[PATCH 01/15] Raise exceptions as defined in PEP 3109
Nicolas Sebrecht
nicolas.s-dev at laposte.net
Fri May 13 13:03:32 BST 2016
On Fri, May 13, 2016 at 08:35:41AM +0200, Łukasz Żarnowiecki wrote:
> You are right, it is not compatible with Python2. I was not careful
> enough this time. We have three possibilities here:
>
> * Use reraise from six module[1].
> [1] https://pythonhosted.org/six/#six.reraise
>
> * Write wrapper around raise.
> I tried this one and I was successful, it is quite tricky, cause the
> syntax from Python2 is not compatible with Python3, so a little
> hackery is necessary. I was thinking about putting it into
> offlineimap/utils/py23.py.
I'm fine with both above alternatives. I tend to think that our own
wrapper of raise will be somewhat a rewrite of six.reraise(). The other
good point about six is all the other features already supported by this
lib that we might use later.
The bad news is about the license. I'm not sure we can bundle and use
this lib without adding a new clause in the current GPL licence.

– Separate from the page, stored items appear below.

==> src/rtl/cpu_pkg.sv <==
`default_nettype none
// ============================================================================
//  Module   : cpu_pkg
//  Purpose  : Definitions shared by the control unit and the ALU datapath.
//             Control-word bit map, flag bit positions, sequencer state
//             encoding and the ALU operation decoder.
//  Revision : 1.0 - initial release
// ============================================================================
package cpu_pkg;

    // Control-word bit positions, matching the control unit's microword
    localparam int c_bit_mbr2br    = 6;
    localparam int c_bit_div       = 9;
    localparam int c_bit_mbr2acc   = 10;
    localparam int c_bit_alu2mbr   = 16;
    localparam int c_bit_acc_clear = 21;
    localparam int c_bit_add       = 22;
    localparam int c_bit_sub       = 23;
    localparam int c_bit_and       = 24;
    localparam int c_bit_or        = 25;
    localparam int c_bit_not       = 26;
    localparam int c_bit_lsl       = 27;
    localparam int c_bit_lsr       = 28;
    localparam int c_bit_mpy       = 29;
    localparam int c_bit_asl       = 30;
    localparam int c_bit_asr       = 31;

    // Status flag bit positions
    localparam int c_flag_n  = 0;
    localparam int c_flag_z  = 1;
    localparam int c_flag_c  = 2;
    localparam int c_flag_v  = 3;
    localparam int c_flag_dz = 4;

    // Multiply/divide sequencer states
    typedef enum logic [1:0] {
        ST_IDLE = 2'd0,
        ST_MUL  = 2'd1,
        ST_DIV  = 2'd2,
        ST_FIX  = 2'd3
    } seq_state_t;

    // The one ACC-writing operation selected in a cycle
    typedef enum logic [3:0] {
        OP_NONE  = 4'd0,
        OP_CLEAR = 4'd1,
        OP_LOAD  = 4'd2,
        OP_DIV   = 4'd3,
        OP_ADD   = 4'd4,
        OP_SUB   = 4'd5,
        OP_AND   = 4'd6,
        OP_OR    = 4'd7,
        OP_NOT   = 4'd8,
        OP_LSL   = 4'd9,
        OP_LSR   = 4'd10,
        OP_MPY   = 4'd11,
        OP_ASL   = 4'd12,
        OP_ASR   = 4'd13
    } op_sel_t;

    // acc_clear beats mbr2acc, which beats the lowest-numbered op bit.
    // div yields to mpy when both are present in the same word.
    function automatic op_sel_t decode_op(input logic [31:0] cw);
        op_sel_t sel;
        sel = OP_NONE;
        if (cw[c_bit_acc_clear])                     sel = OP_CLEAR;
        else if (cw[c_bit_mbr2acc])                  sel = OP_LOAD;
        else if (cw[c_bit_div] && !cw[c_bit_mpy])    sel = OP_DIV;
        else if (cw[c_bit_add])                      sel = OP_ADD;
        else if (cw[c_bit_sub])                      sel = OP_SUB;
        else if (cw[c_bit_and])                      sel = OP_AND;
        else if (cw[c_bit_or])                       sel = OP_OR;
        else if (cw[c_bit_not])                      sel = OP_NOT;
        else if (cw[c_bit_lsl])                      sel = OP_LSL;
        else if (cw[c_bit_lsr])                      sel = OP_LSR;
        else if (cw[c_bit_mpy])                      sel = OP_MPY;
        else if (cw[c_bit_asl])                      sel = OP_ASL;
        else if (cw[c_bit_asr])                      sel = OP_ASR;
        return sel;
    endfunction

endpackage
`default_nettype wire

==> src/rtl/alu_muldiv_seq.sv <==
`default_nettype none
// ============================================================================
//  Module   : alu_muldiv_seq
//  Purpose  : Iterative signed multiply / restoring divide. Works on operand
//             magnitudes for WIDTH cycles, then applies signs in one FIX
//             cycle during which done is high and the result is valid.
//  Revision : 1.0 - initial release
// ============================================================================
module alu_muldiv_seq
    import cpu_pkg::*;
#(
    parameter int WIDTH = 16
) (
    input  logic             clk,
    input  logic             rst,
    input  logic             start,
    input  logic             op_div,
    input  logic [WIDTH-1:0] op_a,
    input  logic [WIDTH-1:0] op_b,
    output logic             busy,
    output logic             done,
    output logic             is_div,
    output logic [WIDTH-1:0] result_hi,
    output logic [WIDTH-1:0] result_lo,
    output logic [WIDTH-1:0] partial_hi
);

    localparam int c_msb   = WIDTH - 1;
    localparam int c_cnt_w = $clog2(WIDTH);

    seq_state_t         r_state;
    logic [WIDTH-1:0]   r_hi;       // mul: upper product / div: remainder
    logic [WIDTH-1:0]   r_lo;       // mul: multiplier->lower product / div: dividend->quotient
    logic [WIDTH-1:0]   r_b;        // multiplicand or divisor magnitude
    logic               r_neg_q;    // sign of product or quotient
    logic               r_neg_r;    // sign of remainder (dividend sign)
    logic               r_div;
    logic [c_cnt_w-1:0] r_cnt;

    logic [WIDTH-1:0]   w_abs_a;
    logic [WIDTH-1:0]   w_abs_b;
    logic [WIDTH:0]     w_sum;
    logic [WIDTH:0]     w_rem_sh;
    logic [WIDTH:0]     w_trial;
    logic [2*WIDTH-1:0] w_prod;
    logic [2*WIDTH-1:0] w_prod_fix;
    logic               w_last;

    // Per-step datapath: magnitudes, shift-add sum, trial subtraction, sign fix
    always_comb begin
        w_abs_a    = op_a[c_msb] ? -op_a : op_a;
        w_abs_b    = op_b[c_msb] ? -op_b : op_b;
        w_sum      = {1'b0, r_hi} + (r_lo[0] ? {1'b0, r_b} : '0);
        // remainder is always below the divisor, so its top bit is clear here
        w_rem_sh   = {r_hi, r_lo[c_msb]};
        w_trial    = w_rem_sh - {1'b0, r_b};
        w_last     = (r_cnt == c_cnt_w'(WIDTH - 1));
        w_prod     = {r_hi, r_lo};
        w_prod_fix = r_neg_q ? -w_prod : w_prod;
    end

    // Status and result presentation
    always_comb begin
        busy       = (r_state != ST_IDLE);
        done       = (r_state == ST_FIX);
        is_div     = r_div;
        partial_hi = r_hi;
        result_hi  = r_div ? (r_neg_r ? -r_hi : r_hi) : w_prod_fix[2*WIDTH-1:WIDTH];
        result_lo  = r_div ? (r_neg_q ? -r_lo : r_lo) : w_prod_fix[c_msb:0];
    end

    // Sequencer FSM and iteration registers
    always_ff @(posedge clk or negedge rst) begin
        if (!rst) begin
            r_state <= ST_IDLE;
            r_hi    <= '0;
            r_lo    <= '0;
            r_b     <= '0;
            r_neg_q <= 1'b0;
            r_neg_r <= 1'b0;
            r_div   <= 1'b0;
            r_cnt   <= '0;
        end else begin
            case (r_state)
                ST_IDLE: begin
                    if (start) begin
                        r_hi    <= '0;
                        r_lo    <= w_abs_a;
                        r_b     <= w_abs_b;
                        r_neg_q <= op_a[c_msb] ^ op_b[c_msb];
                        r_neg_r <= op_a[c_msb];
                        r_div   <= op_div;
                        r_cnt   <= '0;
                        r_state <= op_div ? ST_DIV : ST_MUL;
                    end
                end
                ST_MUL: begin
                    r_hi  <= w_sum[WIDTH:1];
                    r_lo  <= {w_sum[0], r_lo[c_msb:1]};
                    r_cnt <= r_cnt + c_cnt_w'(1);
                    if (w_last) r_state <= ST_FIX;
                end
                ST_DIV: begin
                    if (!w_trial[WIDTH]) begin
                        r_hi <= w_trial[c_msb:0];
                        r_lo <= {r_lo[c_msb-1:0], 1'b1};
                    end else begin
                        r_hi <= w_rem_sh[c_msb:0];
                        r_lo <= {r_lo[c_msb-1:0], 1'b0};
                    end
                    r_cnt <= r_cnt + c_cnt_w'(1);
                    if (w_last) r_state <= ST_FIX;
                end
                ST_FIX: begin
                    r_state <= ST_IDLE;
                end
                default: begin
                    r_state <= ST_IDLE;
                end
            endcase
        end
    end

endmodule
`default_nettype wire

==> src/rtl/alu.sv <==
`default_nettype none
// ============================================================================
//  Module   : alu
//  Purpose  : Accumulator datapath stage. Holds ACC, BR and MR, executes
//             single-cycle arithmetic/logic/shift ops and hands multiply and
//             divide to the iterative sequencer. Reports N/Z/C/V/DZ and busy.
//  Revision : 1.0 - initial release
// ============================================================================
module alu
    import cpu_pkg::*;
#(
    parameter int WIDTH = 16
) (
    input  logic             clk,
    input  logic             rst,
    input  logic [31:0]      control_signal,
    input  logic [WIDTH-1:0] mbr_in,
    output logic [WIDTH-1:0] acc_out,
    output logic [WIDTH-1:0] alu_out,
    output logic             alu_out_valid,
    output logic [7:0]       flags,
    output logic             busy
);

    localparam int c_msb = WIDTH - 1;

    logic [WIDTH-1:0] r_acc;
    logic [WIDTH-1:0] r_br;
    logic [WIDTH-1:0] r_mr;
    logic             r_c;
    logic             r_v;
    logic             r_dz;

    op_sel_t          w_op;
    logic             w_div_zero;
    logic             w_start;
    logic [WIDTH:0]   w_add;
    logic [WIDTH:0]   w_sub;
    logic             w_add_v;
    logic             w_sub_v;
    logic             w_asl_v;

    logic             w_seq_busy;
    logic             w_seq_done;
    logic             w_seq_is_div;
    logic [WIDTH-1:0] w_res_hi;
    logic [WIDTH-1:0] w_res_lo;
    logic [WIDTH-1:0] w_partial;

    // Operation select and single-cycle arithmetic
    always_comb begin
        w_op       = decode_op(control_signal);
        w_div_zero = (r_br == '0);
        // divide by zero finishes without the sequencer
        w_start    = !w_seq_busy &&
                     ((w_op == OP_MPY) || ((w_op == OP_DIV) && !w_div_zero));
        w_add      = {1'b0, r_acc} + {1'b0, r_br};
        // top bit of the widened difference is the borrow
        w_sub      = {1'b0, r_acc} - {1'b0, r_br};
        w_add_v    = (r_acc[c_msb] == r_br[c_msb]) && (w_add[c_msb] != r_acc[c_msb]);
        w_sub_v    = (r_acc[c_msb] != r_br[c_msb]) && (w_sub[c_msb] != r_acc[c_msb]);
        w_asl_v    = r_acc[c_msb] ^ r_acc[c_msb-1];
    end

    alu_muldiv_seq #(
        .WIDTH (WIDTH)
    ) u_muldiv (
        .clk        (clk),
        .rst        (rst),
        .start      (w_start),
        .op_div     (w_op == OP_DIV),
        .op_a       (r_acc),
        .op_b       (r_br),
        .busy       (w_seq_busy),
        .done       (w_seq_done),
        .is_div     (w_seq_is_div),
        .result_hi  (w_res_hi),
        .result_lo  (w_res_lo),
        .partial_hi (w_partial)
    );

    // BR loads from MBR whenever asked, even while the sequencer runs
    always_ff @(posedge clk or negedge rst) begin
        if (!rst) begin
            r_br <= '0;
        end else if (control_signal[c_bit_mbr2br]) begin
            r_br <= mbr_in;
        end
    end

    // ACC/MR/sticky flag update: sequencer result first, then the selected op
    always_ff @(posedge clk or negedge rst) begin
        if (!rst) begin
            r_acc <= '0;
            r_mr  <= '0;
            r_c   <= 1'b0;
            r_v   <= 1'b0;
            r_dz  <= 1'b0;
        end else if (w_seq_done) begin
            r_acc <= w_res_lo;
            r_mr  <= w_res_hi;
            if (w_seq_is_div) r_dz <= 1'b0;
        end else if (!w_seq_busy) begin
            case (w_op)
                OP_CLEAR: begin
                    r_acc <= '0;
                    r_c   <= 1'b0;
                    r_v   <= 1'b0;
                    r_dz  <= 1'b0;
                end
                OP_LOAD: r_acc <= mbr_in;
                OP_DIV: begin
                    if (w_div_zero) begin
                        r_acc <= '1;
                        r_mr  <= r_acc;
                        r_dz  <= 1'b1;
                    end
                end
                OP_ADD: begin
                    r_acc <= w_add[c_msb:0];
                    r_c   <= w_add[WIDTH];
                    r_v   <= w_add_v;
                end
                OP_SUB: begin
                    r_acc <= w_sub[c_msb:0];
                    r_c   <= w_sub[WIDTH];
                    r_v   <= w_sub_v;
                end
                OP_AND: r_acc <= r_acc & r_br;
                OP_OR:  r_acc <= r_acc | r_br;
                OP_NOT: r_acc <= ~r_br;
                OP_LSL: begin
                    r_acc <= {r_acc[c_msb-1:0], 1'b0};
                    r_c   <= r_acc[c_msb];
                    r_v   <= 1'b0;
                end
                OP_ASL: begin
                    r_acc <= {r_acc[c_msb-1:0], 1'b0};
                    r_c   <= r_acc[c_msb];
                    r_v   <= w_asl_v;
                end
                OP_LSR: begin
                    r_acc <= {1'b0, r_acc[c_msb:1]};
                    r_c   <= r_acc[0];
                end
                OP_ASR: begin
                    r_acc <= {r_acc[c_msb], r_acc[c_msb:1]};
                    r_c   <= r_acc[0];
                end
                default: begin
                    // OP_NONE, and OP_MPY which the sequencer handles
                end
            endcase
        end
    end

    // Outputs: MR shows the running partial while the sequencer is active
    always_comb begin
        acc_out            = r_acc;
        alu_out            = w_seq_busy ? w_partial : r_mr;
        alu_out_valid      = control_signal[c_bit_alu2mbr] && !w_seq_busy;
        busy               = w_seq_busy;
        flags              = '0;
        flags[c_flag_n]    = r_acc[c_msb];
        flags[c_flag_z]    = (r_acc == '0);
        flags[c_flag_c]    = r_c;
        flags[c_flag_v]    = r_v;
        flags[c_flag_dz]   = r_dz;
    end

endmodule
`default_nettype wire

This
would be sad because this would mean contacting all the contributors
requesting them to agree with the new clause. This was previously done
by Sebastian for adding the OpenSSL clause and this is a real work.
There are currently 109 contributors in `git shortlog -ns`.
I'm cc'ing both Ilias and Sebatian because the issue raised about the
OpenSSL was done by Debian. They might have hints for us and the AS-IS
licence might be compatible with the GPL. I don't know.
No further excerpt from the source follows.